Collected data entries —
BEGIN

==> src/rtl/lane_mem_pkg.sv <==
package lane_mem_pkg;
  typedef enum logic [1:0] {
    SZ_BYTE = 2'd0,
    SZ_HALF = 2'd1,
    SZ_WORD = 2'd2,
    SZ_DBL  = 2'd3
  } size_e;

  localparam int ROW_BYTES = 8;
  localparam int ROW_BITS  = ROW_BYTES * 8;
  localparam int OFF_W     = $clog2(ROW_BYTES);
endpackage

==> src/rtl/lane_decode.sv <==
module lane_decode
  import lane_mem_pkg::*;
#(
  parameter int ADDR_W = 64,
  parameter int IDX_W  = 4
) (
  input  logic [ADDR_W-1:0]   addr,
  input  logic [1:0]          size,
  output logic [IDX_W-1:0]    idx,
  output logic [OFF_W-1:0]    off,
  output logic                misalign,
  output logic [ROW_BITS-1:0] lane_mask
);
  logic [OFF_W-1:0] width_m1;
  logic             unused_addr_hi;

  assign idx            = addr[OFF_W +: IDX_W];
  assign off            = addr[OFF_W-1:0];
  assign unused_addr_hi = ^addr[ADDR_W-1:OFF_W+IDX_W];

  always_comb begin
    case (size)
      SZ_BYTE: width_m1 = 3'd0;
      SZ_HALF: width_m1 = 3'd1;
      SZ_WORD: width_m1 = 3'd3;
      default: width_m1 = 3'd7;
    endcase
    misalign = |(off & width_m1);
    for (int b = 0; b < ROW_BYTES; b++) begin
      lane_mask[b*8 +: 8] = {8{(4'(b) >= {1'b0, off}) &&
                               (4'(b) <= ({1'b0, off} + {1'b0, width_m1}))}};
    end
  end
endmodule

==> src/rtl/lane_swap.sv <==
module lane_swap
  import lane_mem_pkg::*;
(
  input  logic                en,
  input  logic [1:0]          size,
  input  logic [ROW_BITS-1:0] d,
  output logic [ROW_BITS-1:0] q
);
  logic [ROW_BITS-1:0] rev [4];

  for (genvar s = 0; s < 4; s++) begin : g_width
    localparam int NB = 1 << s;
    always_comb begin
      rev[s] = '0;
      for (int i = 0; i < NB; i++) begin
        rev[s][i*8 +: 8] = d[(NB-1-i)*8 +: 8];
      end
    end
  end

  always_comb begin
    if (en) q = rev[size];
    else    q = d;
  end
endmodule

==> src/rtl/lane_rows.sv <==
module lane_rows
  import lane_mem_pkg::*;
#(
  parameter int DEPTH = 16,
  localparam int IDX_W = $clog2(DEPTH)
) (
  input  logic                clk,
  input  logic                rst_n,
  input  logic                wr_en,
  input  logic [IDX_W-1:0]    idx,
  input  logic [ROW_BITS-1:0] wmask,
  input  logic [ROW_BITS-1:0] wdata,
  output logic [ROW_BITS-1:0] rd_row
);
  logic [ROW_BITS-1:0] row_q [DEPTH];

  for (genvar r = 0; r < DEPTH; r++) begin : g_row
    logic                row_en;
    logic [ROW_BITS-1:0] row_d;

    always_comb begin
      row_en = wr_en && (idx == IDX_W'(r));
      row_d  = (row_q[r] & ~wmask) | (wdata & wmask);
    end

    always_ff @(posedge clk or negedge rst_n) begin
      if (!rst_n)      row_q[r] <= '0;
      else if (row_en) row_q[r] <= row_d;
    end
  end

  assign rd_row = row_q[idx];
endmodule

END

TASK OBJECTIVE — Having read the records, return each one exactly.

TASK RESPONSE —
==> src/rtl/lane_mem_pkg.sv <==
package lane_mem_pkg;
  typedef enum logic [1:0] {
    SZ_BYTE = 2'd0,
    SZ_HALF = 2'd1,
    SZ_WORD = 2'd2,
    SZ_DBL  = 2'd3
  } size_e;

  localparam int ROW_BYTES = 8;
  localparam int ROW_BITS  = ROW_BYTES * 8;
  localparam int OFF_W     = $clog2(ROW_BYTES);
endpackage

==> src/rtl/lane_decode.sv <==
module lane_decode
  import lane_mem_pkg::*;
#(
  parameter int ADDR_W = 64,
  parameter int IDX_W  = 4
) (
  input  logic [ADDR_W-1:0]   addr,
  input  logic [1:0]          size,
  output logic [IDX_W-1:0]    idx,
  output logic [OFF_W-1:0]    off,
  output logic                misalign,
  output logic [ROW_BITS-1:0] lane_mask
);
  logic [OFF_W-1:0] width_m1;
  logic             unused_addr_hi;

  assign idx            = addr[OFF_W +: IDX_W];
  assign off            = addr[OFF_W-1:0];
  assign unused_addr_hi = ^addr[ADDR_W-1:OFF_W+IDX_W];

  always_comb begin
    case (size)
      SZ_BYTE: width_m1 = 3'd0;
      SZ_HALF: width_m1 = 3'd1;
      SZ_WORD: width_m1 = 3'd3;
      default: width_m1 = 3'd7;
    endcase
    misalign = |(off & width_m1);
    for (int b = 0; b < ROW_BYTES; b++) begin
      lane_mask[b*8 +: 8] = {8{(4'(b) >= {1'b0, off}) &&
                               (4'(b) <= ({1'b0, off} + {1'b0, width_m1}))}};
    end
  end
endmodule

==> src/rtl/lane_swap.sv <==
module lane_swap
  import lane_mem_pkg::*;
(
  input  logic                en,
  input  logic [1:0]          size,
  input  logic [ROW_BITS-1:0] d,
  output logic [ROW_BITS-1:0] q
);
  logic [ROW_BITS-1:0] rev [4];

  for (genvar s = 0; s < 4; s++) begin : g_width
    localparam int NB = 1 << s;
    always_comb begin
      rev[s] = '0;
      for (int i = 0; i < NB; i++) begin
        rev[s][i*8 +: 8] = d[(NB-1-i)*8 +: 8];
      end
    end
  end

  always_comb begin
    if (en) q = rev[size];
    else    q = d;
  end
endmodule

==> src/rtl/lane_rows.sv <==
module lane_rows
  import lane_mem_pkg::*;
#(
  parameter int DEPTH = 16,
  localparam int IDX_W = $clog2(DEPTH)
) (
  input  logic                clk,
  input  logic                rst_n,
  input  logic                wr_en,
  input  logic [IDX_W-1:0]    idx,
  input  logic [ROW_BITS-1:0] wmask,
  input  logic [ROW_BITS-1:0] wdata,
  output logic [ROW_BITS-1:0] rd_row
);
  logic [ROW_BITS-1:0] row_q [DEPTH];

  for (genvar r = 0; r < DEPTH; r++) begin : g_row
    logic                row_en;
    logic [ROW_BITS-1:0] row_d;

    always_comb begin
      row_en = wr_en && (idx == IDX_W'(r));
      row_d  = (row_q[r] & ~wmask) | (wdata & wmask);
    end

    always_ff @(posedge clk or negedge rst_n) begin
      if (!rst_n)      row_q[r] <= '0;
      else if (row_en) row_q[r] <= row_d;
    end
  end

  assign rd_row = row_q[idx];
endmodule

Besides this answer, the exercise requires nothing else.